== Data excerpts ==

File: config.mk
export PLATFORM = sky130hd
export DESIGN_NAME = iirdf1_cell
export DESIGN_NICKNAME = d
export VERILOG_FILES = /design/src/design/iir_direct_form_one_filter_macros.svh /design/src/design/iirdf1_pkg.sv /design/src/design/iirdf1_cell.sv
export SDC_FILE = /design/constraint.sdc
export NUM_CORES = 2
export LEC_CHECK = 0
export BUFFER_PORTS_ARGS = -buffer_cell sky130_fd_sc_hd__buf_2
export CAP_MARGIN = 10
export CORE_MARGIN = 2
export CORE_UTILIZATION = 60
export DETAILED_ROUTE_END_ITERATION = 16
export GPL_TIMING_DRIVEN = 0
export PLACE_DENSITY = 0.78
export SYNTH_ARGS = -nofsm -noshare
export SYNTH_HDL_FRONTEND = slang
export SYNTH_SLANG_ARGS = --single-unit
export TNS_END_PERCENT = 50
File: constraint.sdc
create_clock -name clk -period 11.97 [get_ports clk]
set_clock_uncertainty 0.05 [all_clocks]
set_input_delay 1.197 -clock clk [delete_from_list [all_inputs] [get_ports clk]]
set_output_delay 1.197 -clock clk [all_outputs]
set_load 0.1 [all_outputs]
File: src/design/iir_direct_form_one_filter_macros.svh
// ----------------------------------------------------------------------------
// IIR direct form I filter assertion macros
// Shared concurrent assertion forms, clocked on clk, disabled during reset.
// ----------------------------------------------------------------------------
`ifndef IIR_DIRECT_FORM_ONE_FILTER_MACROS_SVH
`define IIR_DIRECT_FORM_ONE_FILTER_MACROS_SVH

// Consequent must hold in the same cycle as the antecedent
`define IIRDF1_ASSERT_NOW(lbl, ante, cons, msg) \
    lbl: assert property (@(posedge clk) disable iff (!rst_n) (ante) |-> (cons)) \
        else $error(msg);

// Consequent must hold in the cycle after the antecedent
`define IIRDF1_ASSERT_NEXT(lbl, ante, cons, msg) \
    lbl: assert property (@(posedge clk) disable iff (!rst_n) (ante) |=> (cons)) \
        else $error(msg);

`endif

File: src/design/iirdf1_pkg.sv
// ----------------------------------------------------------------------------
// IIR direct form I filter package
// Widths, register indexes, reset values and shared types.
// ----------------------------------------------------------------------------
package iirdf1_pkg;

    // Default filter order and coefficient fraction bits
    localparam int ORDER_DEF          = 3;
    localparam int COEF_FRAC_BITS_DEF = 14;

    // Sample and coefficient widths
    localparam int SAMPLE_W = 16;
    localparam int COEF_W   = 16;
    localparam int PROD_W   = SAMPLE_W + COEF_W;
    localparam int TERM_W   = PROD_W + 1;
    // Seven products of up to 2^30 each fit in 34 bits; keep one spare
    localparam int ACC_W    = PROD_W + 3;

    // Configuration register indexes
    localparam int NUM_REGS = 7;
    localparam int IDX_W    = 3;

    typedef enum logic [IDX_W-1:0] {
        REG_FEED_0,
        REG_FEED_1,
        REG_FEED_2,
        REG_FEED_3,
        REG_BACK_1,
        REG_BACK_2,
        REG_BACK_3
    } reg_idx_t;

    // b0 resets to 1.0 in Q2.14
    localparam logic signed [COEF_W-1:0] FEED_0_RESET = 16'sd16384;

    // Configuration write bundle handed to every tap cell
    typedef struct packed {
        logic                en;
        logic [IDX_W-1:0]    index;
        logic [COEF_W-1:0]   data;
    } cfg_wr_t;

endpackage

File: src/design/iirdf1_cell.sv
// ----------------------------------------------------------------------------
// IIR direct form I tap cell
// Holds one input and one output history word plus the matching feedforward
// and feedback coefficients; forms b*x - a*y and shifts history onward.
// ----------------------------------------------------------------------------
module iirdf1_cell #(
    parameter int TAP = 1
) (
    input  logic                                      clk,
    input  logic                                      rst_n,
    input  iirdf1_pkg::cfg_wr_t                       wr,
    input  logic                                      shift,
    input  logic signed [iirdf1_pkg::SAMPLE_W-1:0]    x_prev,
    input  logic signed [iirdf1_pkg::SAMPLE_W-1:0]    y_prev,
    output logic signed [iirdf1_pkg::SAMPLE_W-1:0]    x_hist,
    output logic signed [iirdf1_pkg::SAMPLE_W-1:0]    y_hist,
    output logic signed [iirdf1_pkg::TERM_W-1:0]      term
);

    localparam logic [iirdf1_pkg::IDX_W-1:0] FEED_IDX =
        iirdf1_pkg::IDX_W'(int'(iirdf1_pkg::REG_FEED_0) + TAP);
    localparam logic [iirdf1_pkg::IDX_W-1:0] BACK_IDX =
        iirdf1_pkg::IDX_W'(int'(iirdf1_pkg::REG_BACK_1) + TAP - 1);

    logic signed [iirdf1_pkg::COEF_W-1:0]   feed_reg;
    logic signed [iirdf1_pkg::COEF_W-1:0]   back_reg;
    logic signed [iirdf1_pkg::SAMPLE_W-1:0] x_reg;
    logic signed [iirdf1_pkg::SAMPLE_W-1:0] y_reg;
    logic signed [iirdf1_pkg::PROD_W-1:0]   feed_prod;
    logic signed [iirdf1_pkg::PROD_W-1:0]   back_prod;

    // Load coefficients from the configuration port
    always_ff @(posedge clk or negedge rst_n)
    begin
        if (!rst_n)
        begin
            feed_reg <= '0;
            back_reg <= '0;
        end
        else if (wr.en)
        begin
            if (wr.index == FEED_IDX)
            begin
                feed_reg <= wr.data;
            end
            if (wr.index == BACK_IDX)
            begin
                back_reg <= wr.data;
            end
        end
    end

    // Advance history from the neighbor on each accepted word
    always_ff @(posedge clk or negedge rst_n)
    begin
        if (!rst_n)
        begin
            x_reg <= '0;
            y_reg <= '0;
        end
        else if (shift)
        begin
            x_reg <= x_prev;
            y_reg <= y_prev;
        end
    end

    // Form this tap's contribution
    always_comb
    begin
        feed_prod = feed_reg * x_reg;
        back_prod = back_reg * y_reg;
        term      = iirdf1_pkg::TERM_W'(feed_prod) - iirdf1_pkg::TERM_W'(back_prod);
    end

    assign x_hist = x_reg;
    assign y_hist = y_reg;

endmodule

# [After elaboration in Yosys (flattened, before gate mapping)]
# Cells that the tools add are included.
[op_classes] mul=2 addsub=1 n_reduce_logical=2 eq_ne=2
[ops] operator="$mul 16x16->32" n=2
[ops] operator="$sub 32x32->33" n=1
[ops] operator="$reduce_and 2->1" n=2
[ops] operator="$eq 3x1->1 const B" n=1
[ops] operator="$eq 3x3->1 const B" n=1
[totals] input_bits=55 out_inout_bits=65 ff_bits=64 wordCells=11

# [Logic depth before layout (Yosys ltp)]
[depth] word_depth=2 mapped_depth=29 mapped_depth_nobuf=27

# [Worst setup path after synthesis]
# Ideal clock, no wire load.
[synth_path] path_kind="flip-flop to output port" startpoint="register y_reg, in the netlist y_hist[0]" endpoint="output port term[32] (netlist name)" slack_ns=1.821 stages_incl_launch_ff=26 t_arrival_ns=8.902 n_path_buf=1 required_ns=10.723 path_cell_list="dfrtp_1 -> clkbuf_1 -> nand2_1 -> inv_1 -> fa_1 -> inv_1 -> fa_1 -> inv_1 -> fa_1 -> inv_1 -> fa_1 -> fa_1 -> fa_1 -> fa_1 -> inv_1 -> fa_1 -> inv_1 -> ha_1 -> and3_1 -> a31oi_1 -> nand2_1 -> a31oi_4 -> nor4b_1 -> o41a_1 -> o41ai_2 -> xnor2_1"
[synth_between] elab_chain_cells=2
[synth_rtl] item="from (decl)" line="iirdf1_cell.sv:28" text="logic signed [iirdf1_pkg::SAMPLE_W-1:0] y_reg;"
[synth_rtl] item="from (signal assigned)" line="iirdf1_cell.sv:64" text="y_reg <= y_prev;"
[synth_rtl] item="$mul 16x16->32" line="iirdf1_cell.sv:72" text="back_prod = back_reg * y_reg;"
[synth_rtl] item="$sub 32x32->33" line="iirdf1_cell.sv:73" text="term = iirdf1_pkg::TERM_W'(feed_prod) - iirdf1_pkg::TERM_W'(back_prod);"
[synth_rtl] item="to (decl)" line="iirdf1_cell.sv:17" text="output logic signed [iirdf1_pkg::TERM_W-1:0] term"
# Every way passes these cells.

# [Worst setup path after layout]
[layout_path] startpoint="register x_reg, in the netlist x_hist[9]" endpoint="output port term[27] (netlist name)"
[layout_between] elab_chain_cells=2
[layout_rtl] item="from (decl)" line="iirdf1_cell.sv:27" text="logic signed [iirdf1_pkg::SAMPLE_W-1:0] x_reg;"
[layout_rtl] item="from (signal assigned)" line="iirdf1_cell.sv:63" text="x_reg <= x_prev;"
[layout_rtl] item="$mul 16x16->32" line="iirdf1_cell.sv:71" text="feed_prod = feed_reg * x_reg;"
[layout_rtl] item="$sub 32x32->33" line="iirdf1_cell.sv:73"
# Every way passes these cells.

==> results by group <==
Status
  – Status: finished, final reports clean

STA
  – Slew Limit Fails: 0
  – Max-slew headroom: 40.12%
  – F_max: 0.09489 GHz
  – Setup TNS: 0 ns
  – Worst-Margin Slew: 0.8982 ns
  – Final Cycle Share: 88.04%
  – Fin. Hold Viols: 0
  – Fin crit period: 10.54 ns
  – RSZ-0062 raised after global routing: no
  – Final setup fails: 0

Die
  – Io pins: 120
  – Core ar.: 0.03749 mm^2
  – Die X: 198.8 um
  – Total die area: 0.03953 mm^2
  – Num rows: 71
  – Starting Density: 60.75%
  – Die height: 198.8 um

CTS
  – Bufs on Longest Clock Path: 2
  – # Post-CTS Setup Buffers: 0
  – Clk sinks: 64
  – # hold bufs at CTS: 0
  – Insertion delay to the later sink of the worst-skew pair: 0.35 ns
  – H-Tree Depth: 3
  – Root Buffer: clkbuf_16
  – CTS resizes: 0
  – Clk slew on worst S/H paths: 0.06 ns
  – CTS tree: yes
  – Num CTS Buffers: 9

Critical path
  – WP data required: 10.72 ns
  – Crit end category: output port
  – Setup Crit Path Kind: flop to output port
  – Data arrival, critical path: 9.29 ns
  – Critical Path Start Type: flop
  – Worst Path Max Fanout: 10

Global route
  – Global-route wire length before repair: 95.20 mm
  – Initial antenna violation count: 1
  – Grt total ovfl: 0
  – Gr usage total: 32.66%
  – Largest net degree at the start of global routing: 65
  – Number of global-route vias before repair: 17790

Route
  – Routed Antenna Nets: 0
  – WL per Instance: 20.17 um
  – DRT iter0 DRCs: 928
  – Via count: 16090
  – Vias per cell: 5.452
  – DRC: 0
  – 1st-pass router iterations: 5
  – Final wirelength: 59.51 mm

Yosys
  – Net count after synthesis: 3111
  – Synth async-reset ratio: 100.0%
  – Synth area leaders: fa_1, inv_1, ha_1, and2_1, dfrtp_1
  – Largest area contributor in the netlist: fa_1
  – Yosys Warn Count: 0
  – Synth Flop Type: dfrtp_1
  – Synth cell types: 42
  – Mapped cell area: 0.02278 mm^2
  – Syn avg cell area: 9.877 um^2
  – Post-synth EDFFs: 0
  – Synth Instances: 2306
  – Top cell type's share of synthesized area: 51.77%
  – Sequential share of the synthesized area: 7.032%
  – Synth Register Bits: 64

Job
  – Max Cap Viol: 0

Place
  – DP HPWL: 51.45 mm
  – GP Congestion: 0.9754
  – IO Port Bufs: 118

Min path
  – HP Class: flop to flop

Cells and area
  – Commonest non-fill, non-tap cell in the layout: inv_1
  – Most frequent cells in the layout: inv_1, fa_1, and2_1, nand2_1, ha_1
  – Area overhead of the layout relative to synthesis: 6.620%
  – Share of layout cells above drive strength 1: 8.156%
  – Antenna diodes: 0
  – Fin nets: 3240
==> area by class of cell <==
type                    instances  area, um^2
well taps                     511       639.4
repair buffers                118       593.1
clock inverters                 5       32.53
plain buffers                  75       281.5
clock buffers                  11       242.7
flip-flops and latches         64        1602
inverters                     658        2470
multi-input cells            1509       18420
fillers                      3087       13210
==> per-layer routing <==
metal	global-route usage [%]	part of all wire, %	vias to the layer above
li1	-	-	6847
met1	39.77	36	8404
met2	56.28	51	636
met3	4.256	6.2	201
met4	18.74	6.8	0
met5	0	0	-
==> cell usage after synthesis (all sizes together), types with 2 or more instances <==
cell type	number
o31ai	2
a31oi	4
dfrtp	64
nand3	6
and2	269
a221o	2
nor3	4
buf	3
a21o	15
nor2b	17
nand4	2
nand2	229
nand2b	16
nor4bb	2
mux2	62
xnor2	35
fa	589
ha	161
o211ai	3
nor2	15
o21a	2
clkbuf	72
xor2	14
o21bai	6
a21oi	27
inv	658
o21ai	13
==> critical path: stages, from the launching register on <==
cell,delay [ns]
dfrtp_1,0.70
clkbuf_1,0.52
nand2_1,0.16
fa_1,0.56
fa_1,0.55
fa_1,0.57
inv_1,0.06
fa_1,0.48
fa_1,0.61
fa_1,0.45
fa_1,0.53
inv_1,0.06
fa_1,0.48
inv_1,0.04
ha_1,0.25
clkbuf_1,0.24
nand2_1,0.13
a2bb2oi_1,0.16
o211ai_1,0.10
a41oi_1,0.40
o21ai_0,0.32
a21oi_1,0.50
o21ai_0,0.28
a31oi_1,0.30
buf_2,0.48
==> path summary, 6_finish.rpt <==
kind	start	to	slack [ns]	cells past startpoint
max in group asynchronous	rst_n	feed_reg[10]	10.38	1
min reg2reg	back_reg[15]	back_reg[15]	0.64	2
min in group asynchronous	rst_n	back_reg[6]	0.90	1
max	x_hist[9]	term[27]	1.43	24
min	back_reg[15]	back_reg[15]	0.64	2
max reg2reg	feed_reg[8]	feed_reg[8]	10.80	1
==> cells by family after synthesis <==
logic type,count (synthesis),share of synthesized area [%]
compound gates,84,2.516
xor+xnor,49,1.884
fa+ha+maj,750,60.62
buf+inv,733,12.08
flops,64,7.032
mux,62,3.065
simple gates,564,12.81
==> through the flow <==
stage | hold WS (ns) | area [um^2] | worst slack (ns) | cells | utilization [%]
after detailed placement | 0.6331 | 24010 | 1.911 | 2935 | 64.04
after floorplan | 0.5106 | 22780 | 1.821 | 2306 | -
final | 0.6443 | 24280 | 1.431 | 2951 | 64.78
after global placement | 0.6122 | 24010 | 2.072 | 2935 | 64.03
after CTS | 0.6416 | 24280 | 1.435 | 2951 | 64.78
after global routing | 0.6928 | 24280 | 1.006 | 2951 | 64.78
Power is not shown: default switching activity piles up to over one toggle a cycle in this logic, so the estimate is an artifact.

== Task details ==
Could you set down, exactly as written, the lines above between the one holding "File: src/design/iirdf1_pkg.sv" and the one holding "localparam int ORDER_DEF", inclusive, and nothing more?

== Written solution ==
File: src/design/iirdf1_pkg.sv
// ----------------------------------------------------------------------------
// IIR direct form I filter package
// Widths, register indexes, reset values and shared types.
// ----------------------------------------------------------------------------
package iirdf1_pkg;

    // Default filter order and coefficient fraction bits
    localparam int ORDER_DEF          = 3;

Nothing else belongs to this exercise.